Alex had nodded then. Now, as the deck officer signaled to his plane captain, he felt his heartbeat sync with the engine’s rhythm.

“Lieutenant Vraciu,” his wingman, Ensign Lou Little, had said on the ready room bench, thumping his shoulder. “Let’s go hunting.”

Now Lou sat in the Hellcat off his right wingtip, canopy still slightly open, giving Alex a quick thumbs-up.

The deck officer’s arm swung down. Alex pushed the throttle forward.

The Double Wasp roared, the cockpit vibrating. The Hellcat surged down the deck, tail lifting, the gray shape of the carrier’s bow rushing toward him. For a brief, queasy instant, it seemed impossibly short.

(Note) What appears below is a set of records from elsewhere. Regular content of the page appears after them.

===== config.mk =====
export PLATFORM = sky130hd
export DESIGN_NAME = ecc_scrub_ctrl
export DESIGN_NICKNAME = d
export VERILOG_FILES = /design/src/rtl/ecc_scrub_ctrl.sv
export SDC_FILE = /design/constraint.sdc
export NUM_CORES = 1
export LEC_CHECK = 0
export ABC_AREA = 1
export CAP_MARGIN = 40
export CORE_AREA = 5 5 182 184
export DETAILED_ROUTE_END_ITERATION = 16
export DIE_AREA = 0 0 187 189
export GPL_TIMING_DRIVEN = 0
export MAX_ROUTING_LAYER = met4
export SYNTH_ARGS = -nofsm -noshare
export SYNTH_HDL_FRONTEND = slang
export SYNTH_SLANG_ARGS = --single-unit

===== constraint.sdc =====
create_clock -name clk_i -period 2.2 [get_ports clk_i]
set_input_delay 0.33 -clock clk_i [delete_from_list [all_inputs] [get_ports clk_i]]
set_output_delay 0.33 -clock clk_i [all_outputs]
set_load 0.03 [all_outputs]
==> config.mk <==
export PLATFORM = sky130hd
export DESIGN_NAME = decode_issue_pipe
export DESIGN_NICKNAME = d
export VERILOG_FILES = /design/src/rtl/decode_issue_pipe.sv
export SDC_FILE = /design/constraint.sdc
export NUM_CORES = 1
export LEC_CHECK = 0
export BUFFER_PORTS_ARGS = -buffer_cell sky130_fd_sc_hd__buf_4
export CAP_MARGIN = 20
export CORE_AREA = 2 2 151 153
export DETAILED_ROUTE_END_ITERATION = 10
export DIE_AREA = 0 0 153 155
export PLACE_DENSITY_LB_ADDON = 0.3
export SLEW_MARGIN = 0
export SYNTH_ARGS = -nofsm -noshare
export SYNTH_HDL_FRONTEND = slang
export SYNTH_SLANG_ARGS = --single-unit
==> constraint.sdc <==
create_clock -name clk -period 2.3 [get_ports clk]
set_clock_uncertainty 0.15 [all_clocks]
set_input_delay 0.46 -clock clk [delete_from_list [all_inputs] [get_ports clk]]
set_output_delay 0.46 -clock clk [all_outputs]
set_load 0.05 [all_outputs]
`config.mk`:
```
export PLATFORM = sky130hd
export DESIGN_NAME = trigger_framer_flat
export DESIGN_NICKNAME = d
export VERILOG_FILES = /design/src/rtl/trigger_framer_if.sv /design/src/rtl/trigger_framer.sv /design/src/flat_wrapper.sv
export SDC_FILE = /design/constraint.sdc
export NUM_CORES = 1
export LEC_CHECK = 0
export ABC_AREA = 1
export BUFFER_PORTS_ARGS = -buffer_cell sky130_fd_sc_hd__buf_2
export CORE_ASPECT_RATIO = 0.75
export CORE_MARGIN = 4
export CORE_UTILIZATION = 50
export CTS_CLUSTER_SIZE = 8
export DETAILED_ROUTE_END_ITERATION = 8
export GPL_ROUTABILITY_DRIVEN = 0
export GPL_TIMING_DRIVEN = 1
export PLACE_DENSITY = 0.69
export SYNTH_ARGS = -nofsm -noshare
export SYNTH_HDL_FRONTEND = slang
export SYNTH_SLANG_ARGS = --single-unit
```
`constraint.sdc`:
```
create_clock -name clk -period 5.4 [get_ports clk]
set_clock_uncertainty 0.1 [all_clocks]
set_input_delay 0.27 -clock clk [delete_from_list [all_inputs] [get_ports clk]]
set_output_delay 0.27 -clock clk [all_outputs]
set_load 0.05 [all_outputs]
```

Then the ocean dropped away and the aircraft was flying.

He tucked gear up, the wheels clunking into the wells, and fell in behind the lead pair of Hellcats.

The formation formed quickly, twelve blue-gray fighters settling into a shallow climb away from Intrepid, whose deck was already launching the next division.

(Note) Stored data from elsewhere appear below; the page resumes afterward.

`src/rtl/decode_stage.sv`:
```
//==============================================================================
// decode_stage: registered RV32I (+optional M) decode with a decoded-entry FIFO.
// Rev 1.0
//==============================================================================
`default_nettype none

module decode_stage #(
  parameter int BUFFER_DEPTH = 2,
  parameter int ENABLE_M     = 0,
  parameter int PC_WIDTH     = 32
) (
  input  logic                i_clock,
  input  logic                i_reset_n,
  input  logic                i_flush,
  input  logic                i_valid,
  output logic                o_ready,
  input  logic [31:0]         i_instruction,
  input  logic [PC_WIDTH-1:0] i_pc,
  output logic                o_valid,
  input  logic                i_ready,
  output logic [PC_WIDTH-1:0] o_pc,
  output logic [4:0]          o_source_register1,
  output logic [4:0]          o_source_register2,
  output logic [4:0]          o_destination_register,
  output logic                o_destination_register_write_enable,
  output logic [4:0]          o_alu_operation,
  output logic [31:0]         o_immediate,
  output logic                o_use_immediate,
  output logic                o_use_pc,
  output logic [3:0]          o_branch_condition,
  output logic                o_memory_write_enable,
  output logic                o_memory_read_enable,
  output logic [1:0]          o_memory_size,
  output logic                o_memory_unsigned,
  output logic                o_illegal_instruction
);

  localparam logic [4:0] c_ALU_INVALID = 5'd0,  c_ALU_ADD  = 5'd1,  c_ALU_SUB  = 5'd2,
                         c_ALU_SLL     = 5'd3,  c_ALU_SLT  = 5'd4,  c_ALU_SLTU = 5'd5,
                         c_ALU_XOR     = 5'd6,  c_ALU_SRL  = 5'd7,  c_ALU_SRA  = 5'd8,
                         c_ALU_OR      = 5'd9,  c_ALU_AND  = 5'd10, c_ALU_MUL  = 5'd11;
  localparam logic [3:0] c_BR_NONE = 4'd0, c_BR_EQ  = 4'd1, c_BR_NE  = 4'd2, c_BR_LT = 4'd3,
                         c_BR_GE   = 4'd4, c_BR_LTU = 4'd5, c_BR_GEU = 4'd6, c_BR_JUMP = 4'd7,
                         c_BR_JUMP_REGISTER = 4'd8;
  localparam logic [2:0] c_DEPTH = 3'(BUFFER_DEPTH);
  localparam logic [1:0] c_LAST  = 2'(BUFFER_DEPTH - 1);

  typedef struct packed {
    logic [PC_WIDTH-1:0] pc;
    logic [4:0]          rs1;
    logic [4:0]          rs2;
    logic [4:0]          rd;
    logic                we;
    logic [4:0]          alu;
    logic [31:0]         imm;
    logic                use_imm;
    logic                use_pc;
    logic [3:0]          br;
    logic                mem_we;
    logic                mem_re;
    logic [1:0]          size;
    logic                uns;
    logic                ill;
  } t_entry;

  t_entry     w_dec;
  t_entry     w_head;
  t_entry     r_mem [4];
  logic [1:0] r_wr_ptr;
  logic [1:0] r_rd_ptr;
  logic [2:0] r_count;
  logic       w_push;
  logic       w_pop;
  logic       w_bad;

  logic [6:0]  w_opcode;
  logic [2:0]  w_funct3;
  logic [6:0]  w_funct7;
  logic [31:0] w_imm_i, w_imm_s, w_imm_b, w_imm_u, w_imm_j;

  assign w_opcode = i_instruction[6:0];
  assign w_funct3 = i_instruction[14:12];
  assign w_funct7 = i_instruction[31:25];
  assign w_imm_i  = {{20{i_instruction[31]}}, i_instruction[31:20]};
  assign w_imm_s  = {{20{i_instruction[31]}}, i_instruction[31:25], i_instruction[11:7]};
  assign w_imm_b  = {{19{i_instruction[31]}}, i_instruction[31], i_instruction[7],
                     i_instruction[30:25], i_instruction[11:8], 1'b0};
  assign w_imm_u  = {i_instruction[31:12], 12'b0};
  assign w_imm_j  = {{11{i_instruction[31]}}, i_instruction[31], i_instruction[19:12],
                     i_instruction[20], i_instruction[30:21], 1'b0};

  always_comb begin
    w_dec     = '0;
    w_bad     = 1'b0;
    w_dec.pc  = i_pc;
    w_dec.alu = c_ALU_ADD;
    case (w_opcode)
      7'b0010011: begin // OP-IMM
        w_dec.rs1 = i_instruction[19:15]; w_dec.rd = i_instruction[11:7];
        w_dec.we = 1'b1; w_dec.use_imm = 1'b1; w_dec.imm = w_imm_i;
        case (w_funct3)
          3'b000: w_dec.alu = c_ALU_ADD;
          3'b010: w_dec.alu = c_ALU_SLT;
          3'b011: w_dec.alu = c_ALU_SLTU;
          3'b100: w_dec.alu = c_ALU_XOR;
          3'b110: w_dec.alu = c_ALU_OR;
          3'b111: w_dec.alu = c_ALU_AND;
          3'b001: begin
            w_dec.alu = c_ALU_SLL;
            w_bad     = (w_funct7 != 7'b0000000);
          end
          default: begin
            w_dec.alu = (w_funct7 == 7'b0100000) ? c_ALU_SRA : c_ALU_SRL;
            w_bad     = (w_funct7 != 7'b0000000) && (w_funct7 != 7'b0100000);
          end
        endcase
        if (w_funct3 == 3'b001 || w_funct3 == 3'b101) w_dec.imm = {27'b0, i_instruction[24:20]};
      end
      7'b0110011: begin // OP
        w_dec.rs1 = i_instruction[19:15]; w_dec.rs2 = i_instruction[24:20];
        w_dec.rd  = i_instruction[11:7];  w_dec.we  = 1'b1;
        if (w_funct7 == 7'b0000000) begin
          case (w_funct3)
            3'b000:  w_dec.alu = c_ALU_ADD;
            3'b001:  w_dec.alu = c_ALU_SLL;
            3'b010:  w_dec.alu = c_ALU_SLT;
            3'b011:  w_dec.alu = c_ALU_SLTU;
            3'b100:  w_dec.alu = c_ALU_XOR;
            3'b101:  w_dec.alu = c_ALU_SRL;
            3'b110:  w_dec.alu = c_ALU_OR;
            default: w_dec.alu = c_ALU_AND;
          endcase
        end else if (w_funct7 == 7'b0100000 && w_funct3 == 3'b000) begin
          w_dec.alu = c_ALU_SUB;
        end else if (w_funct7 == 7'b0100000 && w_funct3 == 3'b101) begin
          w_dec.alu = c_ALU_SRA;
        end else if (w_funct7 == 7'b0000001 && ENABLE_M != 0) begin
          // M ops are encoded contiguously in funct3 order starting at MUL
          w_dec.alu = c_ALU_MUL + {2'b00, w_funct3};
        end else begin
          w_bad = 1'b1;
        end
      end
      7'b0110111: begin // LUI
        w_dec.rd = i_instruction[11:7]; w_dec.we = 1'b1;
        w_dec.use_imm = 1'b1; w_dec.imm = w_imm_u;
      end
      7'b0010111: begin // AUIPC
        w_dec.rd = i_instruction[11:7]; w_dec.we = 1'b1;
        w_dec.use_imm = 1'b1; w_dec.use_pc = 1'b1; w_dec.imm = w_imm_u;
      end
      7'b0000011: begin // LOAD
        w_dec.rs1 = i_instruction[19:15]; w_dec.rd = i_instruction[11:7];
        w_dec.we = 1'b1; w_dec.use_imm = 1'b1; w_dec.imm = w_imm_i; w_dec.mem_re = 1'b1;
        w_dec.size = w_funct3[1:0]; w_dec.uns = w_funct3[2];
        w_bad = (w_funct3 == 3'b011) || (w_funct3 == 3'b110) || (w_funct3 == 3'b111);
      end
      7'b0100011: begin // STORE
        w_dec.rs1 = i_instruction[19:15]; w_dec.rs2 = i_instruction[24:20];
        w_dec.use_imm = 1'b1; w_dec.imm = w_imm_s; w_dec.mem_we = 1'b1;
        w_dec.size = w_funct3[1:0];
        w_bad = (w_funct3 >= 3'b011);
      end
      7'b1100011: begin // BRANCH
        w_dec.rs1 = i_instruction[19:15]; w_dec.rs2 = i_instruction[24:20];
        w_dec.alu = c_ALU_SUB; w_dec.imm = w_imm_b;
        case (w_funct3)
          3'b000:  w_dec.br = c_BR_EQ;
          3'b001:  w_dec.br = c_BR_NE;
          3'b100:  w_dec.br = c_BR_LT;
          3'b101:  w_dec.br = c_BR_GE;
          3'b110:  w_dec.br = c_BR_LTU;
          3'b111:  w_dec.br = c_BR_GEU;
          default: w_bad    = 1'b1;
        endcase
      end
      7'b1101111: begin // JAL: ALU forms the target pc + imm
        w_dec.rd = i_instruction[11:7]; w_dec.we = 1'b1; w_dec.br = c_BR_JUMP;
        w_dec.imm = w_imm_j; w_dec.use_imm = 1'b1; w_dec.use_pc = 1'b1;
      end
      7'b1100111: begin // JALR
        w_dec.rs1 = i_instruction[19:15]; w_dec.rd = i_instruction[11:7];
        w_dec.we = 1'b1; w_dec.br = c_BR_JUMP_REGISTER;
        w_dec.imm = w_imm_i; w_dec.use_imm = 1'b1;
        w_bad = (w_funct3 != 3'b000);
      end
      default: w_bad = 1'b1;
    endcase
    if (w_bad) begin
      w_dec     = '0;
      w_dec.pc  = i_pc;
      w_dec.alu = c_ALU_INVALID;
      w_dec.br  = c_BR_NONE;
      w_dec.ill = 1'b1;
    end
  end

  function automatic logic [1:0] f_next(input logic [1:0] p);
    return (p == c_LAST) ? 2'd0 : p + 2'd1;
  endfunction

  assign o_ready = (r_count < c_DEPTH);
  assign o_valid = (r_count != 3'd0);
  assign w_push  = i_valid && o_ready && !i_flush;
  assign w_pop   = o_valid && i_ready;

  always_ff @(posedge i_clock or negedge i_reset_n) begin
    if (!i_reset_n) begin
      r_count  <= 3'd0;
      r_wr_ptr <= 2'd0;
      r_rd_ptr <= 2'd0;
    end else if (i_flush) begin
      r_count  <= 3'd0;
      r_wr_ptr <= 2'd0;
      r_rd_ptr <= 2'd0;
    end else begin
      if (w_push) r_wr_ptr <= f_next(r_wr_ptr);
      if (w_pop)  r_rd_ptr <= f_next(r_rd_ptr);
      if (w_push && !w_pop)      r_count <= r_count + 3'd1;
      else if (!w_push && w_pop) r_count <= r_count - 3'd1;
    end
  end

  // Storage needs no reset: every read is gated by o_valid
  always_ff @(posedge i_clock) begin
    if (w_push) r_mem[r_wr_ptr] <= w_dec;
  end

  assign w_head = o_valid ? r_mem[r_rd_ptr] : '0;

  assign o_pc                                = w_head.pc;
  assign o_source_register1                  = w_head.rs1;
  assign o_source_register2                  = w_head.rs2;
  assign o_destination_register              = w_head.rd;
  assign o_destination_register_write_enable = w_head.we;
  assign o_alu_operation                     = w_head.alu;
  assign o_immediate                         = w_head.imm;
  assign o_use_immediate                     = w_head.use_imm;
  assign o_use_pc                            = w_head.use_pc;
  assign o_branch_condition                  = w_head.br;
  assign o_memory_write_enable               = w_head.mem_we;
  assign o_memory_read_enable                = w_head.mem_re;
  assign o_memory_size                       = w_head.size;
  assign o_memory_unsigned                   = w_head.uns;
  assign o_illegal_instruction               = w_head.ill;

endmodule

`default_nettype wire

```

Behind them, the carrier slide away into the haze. Ahead, only ocean and the vague smudge where sky met water.

They stayed low at first.

Sea-skimming at a couple hundred feet, the Hellcats cut small furrows in the air, shadows flicking over the swells. The idea was simple: Japanese radar, limited and patchwork as it was, looked out at certain angles, certain altitudes. Stay below that invisible curtain, and you were just another ghost in the clutter.

The early morning light painted the tops of the waves silver. Alex’s world shrank to the position of the other Hellcats, the needle on his altimeter, the steady hum of his engine.

The radio crackled occasionally with callsigns and course corrections. There was surprisingly little chatter. Pilots talked when they were bored or terrified. Right now, everyone was still in the gray space between the two.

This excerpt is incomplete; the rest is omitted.